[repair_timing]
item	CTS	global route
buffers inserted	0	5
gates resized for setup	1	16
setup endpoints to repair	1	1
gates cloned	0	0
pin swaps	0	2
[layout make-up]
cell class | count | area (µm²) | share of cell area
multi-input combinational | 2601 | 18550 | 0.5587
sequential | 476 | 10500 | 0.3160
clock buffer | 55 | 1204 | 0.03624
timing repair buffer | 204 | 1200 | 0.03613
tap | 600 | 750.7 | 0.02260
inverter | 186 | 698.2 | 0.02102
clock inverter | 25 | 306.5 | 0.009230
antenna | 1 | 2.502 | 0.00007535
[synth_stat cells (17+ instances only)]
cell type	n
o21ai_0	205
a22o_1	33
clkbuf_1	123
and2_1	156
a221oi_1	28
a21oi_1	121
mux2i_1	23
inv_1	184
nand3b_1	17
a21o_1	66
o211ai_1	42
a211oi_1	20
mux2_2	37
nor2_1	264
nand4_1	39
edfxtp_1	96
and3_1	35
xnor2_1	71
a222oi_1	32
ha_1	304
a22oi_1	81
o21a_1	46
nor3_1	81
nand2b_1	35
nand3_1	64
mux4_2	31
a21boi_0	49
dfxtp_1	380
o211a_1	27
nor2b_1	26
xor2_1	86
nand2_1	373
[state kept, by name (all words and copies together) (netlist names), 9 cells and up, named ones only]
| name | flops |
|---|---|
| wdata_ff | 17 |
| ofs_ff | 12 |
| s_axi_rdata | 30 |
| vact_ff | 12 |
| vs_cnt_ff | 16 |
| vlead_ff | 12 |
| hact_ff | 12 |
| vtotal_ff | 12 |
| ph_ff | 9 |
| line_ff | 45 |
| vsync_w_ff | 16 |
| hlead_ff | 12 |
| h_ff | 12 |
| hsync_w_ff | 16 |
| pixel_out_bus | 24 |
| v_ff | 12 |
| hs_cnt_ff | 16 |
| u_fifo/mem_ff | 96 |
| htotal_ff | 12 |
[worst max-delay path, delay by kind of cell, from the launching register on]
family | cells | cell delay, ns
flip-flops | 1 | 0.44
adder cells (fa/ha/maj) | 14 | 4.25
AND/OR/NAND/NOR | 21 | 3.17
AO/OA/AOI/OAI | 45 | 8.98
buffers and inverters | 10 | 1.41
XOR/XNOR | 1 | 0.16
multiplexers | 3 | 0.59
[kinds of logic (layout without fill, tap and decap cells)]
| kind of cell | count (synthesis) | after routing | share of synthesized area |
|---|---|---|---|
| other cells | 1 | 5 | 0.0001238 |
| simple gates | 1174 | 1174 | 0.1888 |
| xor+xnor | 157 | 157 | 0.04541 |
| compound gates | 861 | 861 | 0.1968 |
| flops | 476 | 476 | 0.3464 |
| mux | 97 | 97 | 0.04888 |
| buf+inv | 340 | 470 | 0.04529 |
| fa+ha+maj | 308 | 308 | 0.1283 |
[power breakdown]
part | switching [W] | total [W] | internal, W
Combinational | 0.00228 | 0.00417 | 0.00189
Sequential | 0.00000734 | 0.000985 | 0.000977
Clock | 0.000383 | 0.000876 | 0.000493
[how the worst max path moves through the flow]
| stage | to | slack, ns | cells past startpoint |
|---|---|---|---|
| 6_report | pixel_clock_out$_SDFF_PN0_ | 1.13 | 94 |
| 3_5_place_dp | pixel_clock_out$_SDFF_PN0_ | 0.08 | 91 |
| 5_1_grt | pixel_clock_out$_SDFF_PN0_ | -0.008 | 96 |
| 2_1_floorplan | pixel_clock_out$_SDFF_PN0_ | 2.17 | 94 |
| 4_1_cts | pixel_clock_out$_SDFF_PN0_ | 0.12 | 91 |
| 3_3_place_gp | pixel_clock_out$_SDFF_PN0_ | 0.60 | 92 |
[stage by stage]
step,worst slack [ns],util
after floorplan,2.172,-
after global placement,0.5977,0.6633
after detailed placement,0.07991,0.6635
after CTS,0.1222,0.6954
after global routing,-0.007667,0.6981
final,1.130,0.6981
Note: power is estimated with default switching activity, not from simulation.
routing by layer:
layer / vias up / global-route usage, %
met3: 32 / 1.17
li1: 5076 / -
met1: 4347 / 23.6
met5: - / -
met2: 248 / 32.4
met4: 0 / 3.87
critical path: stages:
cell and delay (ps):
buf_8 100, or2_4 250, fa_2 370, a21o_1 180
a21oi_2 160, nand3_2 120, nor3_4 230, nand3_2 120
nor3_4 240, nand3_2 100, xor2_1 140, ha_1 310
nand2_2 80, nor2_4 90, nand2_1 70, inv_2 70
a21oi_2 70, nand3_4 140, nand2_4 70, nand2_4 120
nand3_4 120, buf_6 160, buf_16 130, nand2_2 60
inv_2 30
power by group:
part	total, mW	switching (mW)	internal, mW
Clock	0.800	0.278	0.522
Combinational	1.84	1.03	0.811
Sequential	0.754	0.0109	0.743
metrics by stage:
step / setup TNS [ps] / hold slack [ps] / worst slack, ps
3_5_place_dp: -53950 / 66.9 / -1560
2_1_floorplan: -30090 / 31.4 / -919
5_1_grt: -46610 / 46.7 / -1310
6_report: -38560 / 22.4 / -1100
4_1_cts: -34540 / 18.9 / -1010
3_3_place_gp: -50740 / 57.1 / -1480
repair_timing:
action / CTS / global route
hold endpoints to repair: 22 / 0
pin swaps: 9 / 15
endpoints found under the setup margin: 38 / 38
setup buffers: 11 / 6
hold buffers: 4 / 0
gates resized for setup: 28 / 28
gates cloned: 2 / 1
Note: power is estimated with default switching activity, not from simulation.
$ cat src/common/gpcer_pkg.sv
// Constants for the per-pin configuration and event-routing block.
// Assumes a byte-addressed Avalon-MM slave port with 32-bit data.
package gpcer_pkg;

  // ****************************************************************
  // Geometry
  // ****************************************************************
  localparam int NUM_PORTS = 5;
  localparam int PINS_PER_PORT = 8;
  localparam int NUM_PINS = NUM_PORTS * PINS_PER_PORT;
  localparam logic [4:0] EVENT_PORT_MASK = 5'h13;

  // ****************************************************************
  // Register indices (byte address is four times the index)
  // ****************************************************************
  localparam logic [7:0] IDX_PIN_SELECT = 8'hF0;
  localparam logic [7:0] IDX_PIN_CONFIGURATION = 8'hF1;
  localparam logic [7:0] IDX_PIN_EVENT_ROUTING = 8'hF2;
  localparam logic [7:0] IDX_PIN_LEVEL = 8'hF3;
  localparam logic [7:0] IDX_IRQ_STATUS = 8'hF4;
  localparam logic [7:0] IDX_IRQ_MASK = 8'hF5;

  // ****************************************************************
  // Field positions
  // ****************************************************************
  localparam int SEL_PORT_LSB = 4;
  localparam int SEL_PIN_LSB = 0;
  localparam int CFG_OUT_EN = 0;
  localparam int CFG_PUSH_PULL = 1;
  localparam int CFG_PULLUP = 2;
  localparam int CFG_LOCK = 3;
  localparam int RT_HOST_IRQ = 0;
  localparam int RT_SMI = 1;
  localparam int RT_WAKEUP = 2;
  localparam int LVL_OUT_VALUE = 0;
  localparam int LVL_IN_VALUE = 1;
  localparam int ST_HOST_IRQ = 0;
  localparam int ST_SMI = 1;
  localparam int ST_WAKEUP = 2;
  localparam int ST_LOCK_VIOL = 3;

  // ****************************************************************
  // Field masks and reset values
  // ****************************************************************
  localparam logic [7:0] SEL_WRITE_MASK = 8'h77;
  localparam logic [7:0] CFG_FROZEN_MASK = 8'h07;
  localparam logic [7:0] CFG_EVENT_MASK = 8'h70;
  localparam logic [7:0] CFG_PLAIN_MASK = 8'h0F;
  localparam logic [7:0] CFG_RESET_EVENT = 8'h44;
  localparam logic [7:0] CFG_RESET_PLAIN = 8'h04;
  localparam logic [7:0] SEL_RESET = 8'h00;
  localparam logic [2:0] ROUTE_RESET = 3'h0;
  localparam logic [3:0] IRQ_RESET = 4'h0;

endpackage

$ cat src/hw/gpcer_top.sv
// Per-pin GPIO configuration, lock and event routing behind an Avalon-MM slave.
// Assumes event pulses come from detection logic on sys_clk_i, and pin
// levels arrive asynchronously from the pads.
//
// Chosen here: the Avalon-MM interface to the registers.

module gpcer_top #(
  parameter int NUM_PINS = gpcer_pkg::NUM_PINS
) (
  input wire logic sys_clk_i,
  input wire logic reset_n_i,
  input wire logic [9:0] avs_address_i,
  input wire logic avs_read_i,
  input wire logic avs_write_i,
  input wire logic [31:0] avs_writedata_i,
  input wire logic [3:0] avs_byteenable_i,
  output logic [31:0] avs_readdata_o,
  output logic avs_waitrequest_o,
  input wire logic [NUM_PINS-1:0] pin_in_i,
  input wire logic [NUM_PINS-1:0] pin_event_i,
  output logic [NUM_PINS-1:0] pin_out_o,
  output logic [NUM_PINS-1:0] pin_oe_n_o,
  output logic [NUM_PINS-1:0] pullup_en_o,
  output logic host_irq_o,
  output logic system_management_interrupt_o,
  output logic power_wakeup_request_o,
  output logic irq_o
);

  // ****************************************************************
  // State
  // ****************************************************************
  typedef struct packed {
    logic [7:0] sel;
    logic [NUM_PINS-1:0][7:0] cfg;
    logic [NUM_PINS-1:0][2:0] route;
    logic [NUM_PINS-1:0] out_val;
    logic [NUM_PINS-1:0] sync1;
    logic [NUM_PINS-1:0] sync2;
    logic [3:0] status;
    logic [3:0] mask;
    logic ack;
    logic [31:0] rdata;
    logic host_irq;
    logic system_management_interrupt;
    logic wakeup;
  } gpcer_state_t;

  gpcer_state_t state_q;
  gpcer_state_t state_d;

  // ****************************************************************
  // Helpers
  // ****************************************************************
  function automatic logic gpcer_is_event_pin(input int unsigned pin);
    gpcer_is_event_pin = gpcer_pkg::EVENT_PORT_MASK[pin / gpcer_pkg::PINS_PER_PORT];
  endfunction

  function automatic logic [7:0] gpcer_cfg_reset(input int unsigned pin);
    gpcer_cfg_reset = gpcer_is_event_pin(pin) ? gpcer_pkg::CFG_RESET_EVENT : gpcer_pkg::CFG_RESET_PLAIN;
  endfunction

  function automatic gpcer_state_t gpcer_reset_state();
    gpcer_state_t s;
    s = '0;
    s.sel = gpcer_pkg::SEL_RESET;
    for (int i = 0; i < NUM_PINS; i++) begin
      s.cfg[i] = gpcer_cfg_reset(i);
      s.route[i] = gpcer_pkg::ROUTE_RESET;
    end
    s.status = gpcer_pkg::IRQ_RESET;
    s.mask = gpcer_pkg::IRQ_RESET;
    gpcer_reset_state = s;
  endfunction

  // ****************************************************************
  // Decode of the selector and bus request
  // ****************************************************************
  logic [2:0] sel_port;
  logic [2:0] sel_pin;
  logic [5:0] sel_idx;
  logic sel_valid;
  logic sel_event;
  logic [7:0] reg_idx;
  logic bus_req;
  logic bus_take;
  logic wr_take;
  logic [NUM_PINS-1:0] routed_host;
  logic [NUM_PINS-1:0] routed_smi;
  logic [NUM_PINS-1:0] routed_wake;

  assign sel_port = state_q.sel[gpcer_pkg::SEL_PORT_LSB +: 3];
  assign sel_pin = state_q.sel[gpcer_pkg::SEL_PIN_LSB +: 3];
  assign sel_idx = {sel_port, sel_pin};
  // Reserved port codes select nothing: reads give zero, writes drop
  assign sel_valid = (int'(sel_idx) < NUM_PINS);
  assign sel_event = sel_valid && gpcer_is_event_pin(int'(sel_idx));
  assign reg_idx = avs_address_i[9:2];
  assign bus_req = avs_read_i | avs_write_i;
  assign bus_take = bus_req & state_q.ack;
  assign wr_take = bus_take & avs_write_i & avs_byteenable_i[0];

  // Fixed one-cycle wait: read data is registered and ready when waitrequest drops
  assign avs_waitrequest_o = bus_req & ~state_q.ack;
  assign avs_readdata_o = state_q.rdata;

  // ****************************************************************
  // Per-pin routing and pad controls
  // ****************************************************************
  for (genvar g = 0; g < NUM_PINS; g++) begin : g_pin
    assign routed_host[g] = pin_event_i[g] & state_q.route[g][gpcer_pkg::RT_HOST_IRQ];
    assign routed_smi[g] = pin_event_i[g] & state_q.route[g][gpcer_pkg::RT_SMI];
    assign routed_wake[g] = pin_event_i[g] & state_q.route[g][gpcer_pkg::RT_WAKEUP];
    // Open-drain only sinks: the driver turns on for a low value
    assign pin_oe_n_o[g] = ~(state_q.cfg[g][gpcer_pkg::CFG_OUT_EN]
      & (state_q.cfg[g][gpcer_pkg::CFG_PUSH_PULL] | ~state_q.out_val[g]));
    assign pullup_en_o[g] = state_q.cfg[g][gpcer_pkg::CFG_PULLUP];
  end

  assign pin_out_o = state_q.out_val;
  assign host_irq_o = state_q.host_irq;
  assign system_management_interrupt_o = state_q.system_management_interrupt;
  assign power_wakeup_request_o = state_q.wakeup;
  assign irq_o = |(state_q.status & state_q.mask);

  // ****************************************************************
  // Next state
  // ****************************************************************
  always_comb begin
    logic [7:0] wdata;
    logic [7:0] cur_cfg;
    logic [7:0] new_cfg;
    logic [7:0] rd;
    logic lock_viol;
    wdata = avs_writedata_i[7:0];
    cur_cfg = sel_valid ? state_q.cfg[sel_idx] : 8'h00;
    new_cfg = cur_cfg;
    rd = 8'h00;
    lock_viol = 1'b0;
    state_d = state_q;

    // Pad inputs are always sampled, whatever the output enable says
    state_d.sync1 = pin_in_i;
    state_d.sync2 = state_q.sync1;

    state_d.host_irq = |routed_host;
    state_d.system_management_interrupt = |routed_smi;
    state_d.wakeup = |routed_wake;

    state_d.ack = bus_req & ~state_q.ack;

    // Read data is captured one cycle ahead of the accepting edge
    unique case (reg_idx)
      gpcer_pkg::IDX_PIN_SELECT: rd = state_q.sel;
      gpcer_pkg::IDX_PIN_CONFIGURATION: rd = cur_cfg;
      gpcer_pkg::IDX_PIN_EVENT_ROUTING: rd = sel_event ? {5'h00, state_q.route[sel_idx]} : 8'h00;
      gpcer_pkg::IDX_PIN_LEVEL: rd = sel_valid ? {6'h00, state_q.sync2[sel_idx], state_q.out_val[sel_idx]} : 8'h00;
      gpcer_pkg::IDX_IRQ_STATUS: rd = {4'h0, state_q.status};
      gpcer_pkg::IDX_IRQ_MASK: rd = {4'h0, state_q.mask};
      default: rd = 8'h00;
    endcase
    if (avs_read_i && !state_q.ack) begin
      state_d.rdata = {24'h000000, rd};
    end

    if (wr_take) begin
      unique case (reg_idx)
        gpcer_pkg::IDX_PIN_SELECT: state_d.sel = wdata & gpcer_pkg::SEL_WRITE_MASK;
        gpcer_pkg::IDX_PIN_CONFIGURATION: begin
          if (sel_valid) begin
            new_cfg = wdata & (sel_event ? (gpcer_pkg::CFG_EVENT_MASK | gpcer_pkg::CFG_PLAIN_MASK)
              : gpcer_pkg::CFG_PLAIN_MASK);
            new_cfg[gpcer_pkg::CFG_LOCK] = new_cfg[gpcer_pkg::CFG_LOCK] | cur_cfg[gpcer_pkg::CFG_LOCK];
            if (cur_cfg[gpcer_pkg::CFG_LOCK]) begin
              lock_viol = |((new_cfg ^ cur_cfg) & gpcer_pkg::CFG_FROZEN_MASK);
              new_cfg = (new_cfg & ~gpcer_pkg::CFG_FROZEN_MASK) | (cur_cfg & gpcer_pkg::CFG_FROZEN_MASK);
            end
            state_d.cfg[sel_idx] = new_cfg;
          end
        end
        gpcer_pkg::IDX_PIN_EVENT_ROUTING: begin
          if (sel_event) begin
            state_d.route[sel_idx] = wdata[2:0];
          end
        end
        gpcer_pkg::IDX_PIN_LEVEL: begin
          if (sel_valid) begin
            if (cur_cfg[gpcer_pkg::CFG_LOCK]) begin
              lock_viol = wdata[gpcer_pkg::LVL_OUT_VALUE] != state_q.out_val[sel_idx];
            end else begin
              state_d.out_val[sel_idx] = wdata[gpcer_pkg::LVL_OUT_VALUE];
            end
          end
        end
        gpcer_pkg::IDX_IRQ_STATUS: state_d.status = state_q.status & ~wdata[3:0];
        gpcer_pkg::IDX_IRQ_MASK: state_d.mask = wdata[3:0];
        default: state_d.status = state_d.status;
      endcase
    end

    // Set after clear so an event in the clearing cycle is kept
    state_d.status[gpcer_pkg::ST_HOST_IRQ] = state_d.status[gpcer_pkg::ST_HOST_IRQ] | (|routed_host);
    state_d.status[gpcer_pkg::ST_SMI] = state_d.status[gpcer_pkg::ST_SMI] | (|routed_smi);
    state_d.status[gpcer_pkg::ST_WAKEUP] = state_d.status[gpcer_pkg::ST_WAKEUP] | (|routed_wake);
    state_d.status[gpcer_pkg::ST_LOCK_VIOL] = state_d.status[gpcer_pkg::ST_LOCK_VIOL] | lock_viol;
  end

  // ****************************************************************
  // Registers
  // ****************************************************************
  always_ff @(posedge sys_clk_i or negedge reset_n_i) begin
    if (!reset_n_i) begin
      state_q <= gpcer_reset_state();
    end else begin
      state_q <= state_d;
    end
  end

endmodule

Exercise prompt
Copy out every line of the listing where the word "layout" occurs.

Answer section
[layout make-up]
[kinds of logic (layout without fill, tap and decap cells)]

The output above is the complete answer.